Source: an optimization exercise on an open RTL-to-GDS flow (aim: small area, a short achievable clock period and few clock cycles per item). Production flows keep margins and buffers that such runs may drop. At most, simulation tests tie the RTL to the original design; equivalence was not proved. The RTL of runs 1 to 4 was laid out without a check of its function. Power is estimated from default activity; no workload was simulated.

### flow/design.v
package swah_pkg;
    localparam int NCH = 3;
    localparam int FIELD_W  = 24;
    localparam int HOURS_W  = 7;
    localparam int CMD_W    = 2;
    localparam int S_DATA_W = 72;
    localparam int S_USER_W = 8;
    localparam int M_DATA_W = 80;
    localparam int WIN       = 12;
    localparam int HOURS_MAX = 8;
    localparam int DELTA_W = FIELD_W + 1;
    localparam logic [CMD_W-1:0] CMD_INIT = 2'd0;
    localparam logic [CMD_W-1:0] CMD_PUSH = 2'd1;
    localparam logic [CMD_W-1:0] CMD_TICK = 2'd2;
    localparam logic [CMD_W-1:0] CMD_DAY  = 2'd3;
endpackage
Context: an optimization exercise on an open-source flow, tuned for small area. The choices shown serve that exercise and are no tape-out recipe.
Function was checked by simulation only, so behaviour that the tests miss may differ from the original.
Power is estimated from default activity; no workload was simulated. The flow treats the clock pin as an ideal source, which a real chip does not have.

== run A ==
Design tlc_driver_top, start of the top module:
module tlc_driver_top (
	input  wire          clk,
	input  wire          rst_n,
	input  wire [719:0]  frame_in,
	input  wire          frame_req,
	output logic         frame_ack,
	output logic [3:0]   sin,
	output logic         sclk,
	output logic         xlat,
	output logic         blank,
	output logic         gsclk
);
Size: roughly 890 flip-flops, about 730 I/O pins, ~31000 µm² of cells after synthesis.
export LEC_CHECK = 0
export CAP_MARGIN = 20
export CORE_MARGIN = 2
export CORE_UTILIZATION = 40
export SLEW_MARGIN = 20
create_clock -name core_clock -period 8.0 [get_ports {clk}]
standard.sh (not shown) runs the stock make flow with config.mk's settings and CLKGATE_MAP_FILE= SYNTH_SCRIPT=/design/flow/synth_recipe.tcl, a recipe that flattens the netlist after the stock synthesis.
==> flow/flow/run.sh <==
#!/bin/bash
# Standard ORFS layout with two changes:
#  - port buffers use buf_1 instead of the default clkdlybuf4s50_1
#  - CTS uses clkbuf_8 with no dummy loads
set -euo pipefail
export BUFFER_PORTS_ARGS="-buffer_cell sky130_fd_sc_hd__buf_1"
export CTS_ARGS="-sink_clustering_enable -repair_clock_nets -buf_list sky130_fd_sc_hd__clkbuf_8 -dont_use_dummy_load"
bash standard.sh > standard.log 2>&1
Run A | status: complete | timing, DRC, antenna: pass
From an optimization exercise on the open Yosys and OpenROAD flow, aimed at a short achievable clock period and few clock cycles; shortcuts taken in it are not production practice.
In this exercise RTL edits were held to simulation tests only and were not proved equivalent to the original.
Power is estimated from default activity; no workload was simulated.

==> design.v <==
`default_nettype none
package rv_core_pkg;
    localparam int xlen = 64;
    localparam logic [6:0] opc_op     = 7'b0110011;
    localparam logic [6:0] opc_op_imm = 7'b0010011;
    localparam logic [6:0] opc_load   = 7'b0000011;
endpackage
`default_nettype wire
`default_nettype none
module c_inv   (input wire a, output wire y);                      assign y = ~a;                      endmodule
module c_nand2 (input wire a, input wire b, output wire y);        assign y = ~(a & b);                endmodule
module c_nor2  (input wire a, input wire b, output wire y);        assign y = ~(a | b);                endmodule
module c_nand2b(input wire an, input wire b, output wire y);       assign y = ~(~an & b);              endmodule
module c_nor2b (input wire a, input wire bn, output wire y);       assign y = ~(a | ~bn);              endmodule
module c_nand3 (input wire a, input wire b, input wire c, output wire y); assign y = ~(a & b & c);     endmodule
module c_xor2  (input wire a, input wire b, output wire y);        assign y = a ^ b;                   endmodule
module c_xnor2 (input wire a, input wire b, output wire y);        assign y = ~(a ^ b);                endmodule
module c_aoi21 (input wire a1, input wire a2, input wire b, output wire y); assign y = ~((a1 & a2) | b); endmodule
module c_oai21 (input wire a1, input wire a2, input wire b, output wire y); assign y = ~((a1 | a2) & b); endmodule
module c_aoi22 (input wire a1, input wire a2, input wire b1, input wire b2, output wire y);
    assign y = ~((a1 & a2) | (b1 & b2));
endmodule
module c_mux2i (input wire s, input wire a0, input wire a1, output wire y); assign y = ~(s ? a1 : a0); endmodule
module ks_add64 #(parameter bit SUB = 1'b0) (
    input  wire [63:0] a,
    input  wire [63:0] b,
    output wire [63:0] s,
    output wire        cout_n
);
    wire [63:0] g [0:6];
    wire [63:0] t [0:6];
    wire [63:0] fin_p, fin_n;    
    wire [63:0] p;
    genvar i, l;
    generate
        for (i = 0; i < 64; i++) begin : pg
            if (!SUB) begin : add
                c_nand2 u_g (.a(a[i]), .b(b[i]), .y(g[0][i]));
                c_nor2  u_t (.a(a[i]), .b(b[i]), .y(t[0][i]));
                c_xor2  u_p (.a(a[i]), .b(b[i]), .y(p[i]));
            end else begin : sub
                if (i == 0) begin : c0
                    c_nor2b u_g (.a(a[i]), .bn(b[i]), .y(g[0][i]));
                end else begin : cn
                    c_nand2b u_g (.an(b[i]), .b(a[i]), .y(g[0][i]));
                end
                c_nor2b u_t (.a(a[i]), .bn(b[i]), .y(t[0][i]));
                c_xnor2 u_p (.a(a[i]), .b(b[i]), .y(p[i]));
            end
        end
        for (i = 0; i < 64; i++) begin : fin
            localparam int L = (i == 0) ? 0 : (i < 2) ? 1 : (i < 4) ? 2 : (i < 8) ? 3 : (i < 16) ? 4 : (i < 32) ? 5 : 6;
            if (L % 2 == 0) begin : neg
                assign fin_n[i] = g[L][i];
                c_inv u_i (.a(g[L][i]), .y(fin_p[i]));
            end else begin : pos
                assign fin_p[i] = g[L][i];
                c_inv u_i (.a(g[L][i]), .y(fin_n[i]));
            end
        end
        for (l = 0; l < 6; l++) begin : lv
            for (i = (1 << l); i < 64; i++) begin : bt
                localparam int J = i - (1 << l);
                wire gj;
                if (J < (1 << l)) begin : f
                    assign gj = (l % 2 == 0) ? fin_n[J] : fin_p[J];
                end else begin : m
                    assign gj = g[l][J];
                end
                if (l % 2 == 0) begin : neg_in
                    c_oai21 u_g (.a1(t[l][i]), .a2(gj), .b(g[l][i]), .y(g[l+1][i]));
                    if (J >= (1 << l)) begin : tt
                        c_nor2 u_t (.a(t[l][i]), .b(t[l][J]), .y(t[l+1][i]));
                    end
                end else begin : pos_in
                    c_aoi21 u_g (.a1(t[l][i]), .a2(gj), .b(g[l][i]), .y(g[l+1][i]));
                    if (J >= (1 << l)) begin : tt
                        c_nand2 u_t (.a(t[l][i]), .b(t[l][J]), .y(t[l+1][i]));
                    end
                end
            end
        end
        for (i = 0; i < 64; i++) begin : sm
            if (i == 0) begin : s0
                if (!SUB) begin : add
                    assign s[0] = p[0];
                end else begin : sub
                    c_xor2 u_s (.a(a[0]), .b(b[0]), .y(s[0]));
                end
            end else begin : sn
                c_xnor2 u_s (.a(p[i]), .b(fin_n[i-1]), .y(s[i]));
            end
        end
    endgenerate
    assign cout_n = fin_n[63];
endmodule
module fwd_out (
    input  wire [63:0] sum,
    input  wire [63:0] diff,
    input  wire        ss,
    input  wire        sd,
    input  wire        cmp_n,
    input  wire [63:0] e_n,
    output wire [63:0] y
);
    wire [63:0] ad_n;
    genvar i;
    generate
        for (i = 0; i < 64; i++) begin : b
            c_aoi22 u_ad (.a1(ss), .a2(sum[i]), .b1(sd), .b2(diff[i]), .y(ad_n[i]));
            if (i == 0) begin : b0
                c_nand3 u_o (.a(ad_n[i]), .b(cmp_n), .c(e_n[i]), .y(y[i]));
            end else begin : bn
                c_nand2 u_o (.a(ad_n[i]), .b(e_n[i]), .y(y[i]));
            end
        end
    endgenerate
endmodule
module mux4h #(parameter int N = 4) (
    input  wire [3:0] s,
    input  wire [3:0] d,
    output wire       y
);
    wire n01, n23;
    generate
        if (N == 4) begin : n4
            c_aoi22 u_a (.a1(s[0]), .a2(d[0]), .b1(s[1]), .b2(d[1]), .y(n01));
            c_aoi22 u_b (.a1(s[2]), .a2(d[2]), .b1(s[3]), .b2(d[3]), .y(n23));
            c_nand2 u_o (.a(n01), .b(n23), .y(y));
        end else if (N == 3) begin : n3
            c_aoi22 u_a (.a1(s[0]), .a2(d[0]), .b1(s[1]), .b2(d[1]), .y(n01));
            c_nand2 u_b (.a(s[2]), .b(d[2]), .y(n23));
            c_nand2 u_o (.a(n01), .b(n23), .y(y));
        end else if (N == 2) begin : n2
            c_aoi22 u_a (.a1(s[0]), .a2(d[0]), .b1(s[1]), .b2(d[1]), .y(n01));
            c_inv   u_o (.a(n01), .y(y));
        end else begin : n1
            c_nand2 u_a (.a(s[0]), .b(d[0]), .y(n01));
            c_inv   u_o (.a(n01), .y(y));
        end
    endgenerate
endmodule
module shift64 #(parameter bit LEFT = 1'b1) (
    input  wire [63:0] x,
    input  wire        fill,
    input  wire        fillh,   
    input  wire [3:0]  s1,    
    input  wire [3:0]  s4,    
    input  wire [3:0]  s16,   
    input  wire [3:0]  s1h,   
    input  wire [3:0]  s4h,
    input  wire [3:0]  s16h,
    output wire [63:0] y
);
    wire [63:0] st [0:3];
    assign st[0] = x;
    genvar g, i, k;
    generate
        for (g = 0; g < 3; g++) begin : stg
            localparam int D = (g == 0) ? 1 : (g == 1) ? 4 : 16;
            wire [3:0] sel_lo = (g == 0) ? s1 : (g == 1) ? s4 : s16;
            wire [3:0] sel_hi = (g == 0) ? s1h : (g == 1) ? s4h : s16h;
            for (i = 0; i < 64; i++) begin : b
                wire [3:0] sel = (i < 32) ? sel_lo : sel_hi;
                wire [3:0] d;
                if (LEFT) begin : l
                    localparam int N = (i / D + 1 > 4) ? 4 : i / D + 1;
                    for (k = 0; k < 4; k++) begin : t
                        if (k < N) begin : v
                            assign d[k] = st[g][i - k * D];
                        end else begin : z
                            assign d[k] = 1'b0;
                        end
                    end
                    mux4h #(.N(N)) u_m (.s(sel), .d(d), .y(st[g+1][i]));
                end else begin : r
                    for (k = 0; k < 4; k++) begin : t
                        if (i + k * D < 64) begin : v
                            assign d[k] = st[g][i + k * D];
                        end else begin : f
                            assign d[k] = (i < 32) ? fill : fillh;
                        end
                    end
                    mux4h #(.N(4)) u_m (.s(sel), .d(d), .y(st[g+1][i]));
                end
            end
        end
    endgenerate
    assign y = st[3];
endmodule
module or4_64 (
    input  wire [63:0] sh_l,
    input  wire [63:0] sh_r,
    input  wire [63:0] lg,
    input  wire [63:0] ld,
    output wire [63:0] y
);
    wire [63:0] n_sh, n_o;
    genvar i;
    generate
        for (i = 0; i < 64; i++) begin : b
            c_nor2  u_a (.a(sh_l[i]), .b(sh_r[i]), .y(n_sh[i]));
            c_nor2  u_b (.a(lg[i]), .b(ld[i]), .y(n_o[i]));
            c_nand2 u_o (.a(n_sh[i]), .b(n_o[i]), .y(y[i]));
        end
    endgenerate
endmodule
module early_n #(parameter bit ONLY_REST = 1'b0) (
    input  wire [63:0] rest,
    input  wire [63:0] v,
    input  wire        gf,
    input  wire        gv,
    output wire [63:0] e_n
);
    genvar i;
    generate
        for (i = 0; i < 64; i++) begin : b
            if (ONLY_REST) begin : r
                c_inv   u_e (.a(rest[i]), .y(e_n[i]));
            end else begin : m
                c_aoi22 u_e (.a1(gf), .a2(rest[i]), .b1(gv), .b2(v[i]), .y(e_n[i]));
            end
        end
    endgenerate
endmodule
module c_dff #(parameter int W = 1) (
    input  wire          CLK,
    input  wire  [W-1:0] d,
    output logic [W-1:0] q
);
    always_ff @(posedge CLK) q <= d;
endmodule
::::::::
### ASSIGNMENT:
Print exactly the lines that run from the line containing "(.a(lg[i]), .b(ld[i]), .y(n_o[i]));" to the end of the data, both ends included.

### TASK RESPONSE:
            c_nor2  u_b (.a(lg[i]), .b(ld[i]), .y(n_o[i]));
            c_nand2 u_o (.a(n_sh[i]), .b(n_o[i]), .y(y[i]));
        end
    endgenerate
endmodule
module early_n #(parameter bit ONLY_REST = 1'b0) (
    input  wire [63:0] rest,
    input  wire [63:0] v,
    input  wire        gf,
    input  wire        gv,
    output wire [63:0] e_n
);
    genvar i;
    generate
        for (i = 0; i < 64; i++) begin : b
            if (ONLY_REST) begin : r
                c_inv   u_e (.a(rest[i]), .y(e_n[i]));
            end else begin : m
                c_aoi22 u_e (.a1(gf), .a2(rest[i]), .b1(gv), .b2(v[i]), .y(e_n[i]));
            end
        end
    endgenerate
endmodule
module c_dff #(parameter int W = 1) (
    input  wire          CLK,
    input  wire  [W-1:0] d,
    output logic [W-1:0] q
);
    always_ff @(posedge CLK) q <= d;
endmodule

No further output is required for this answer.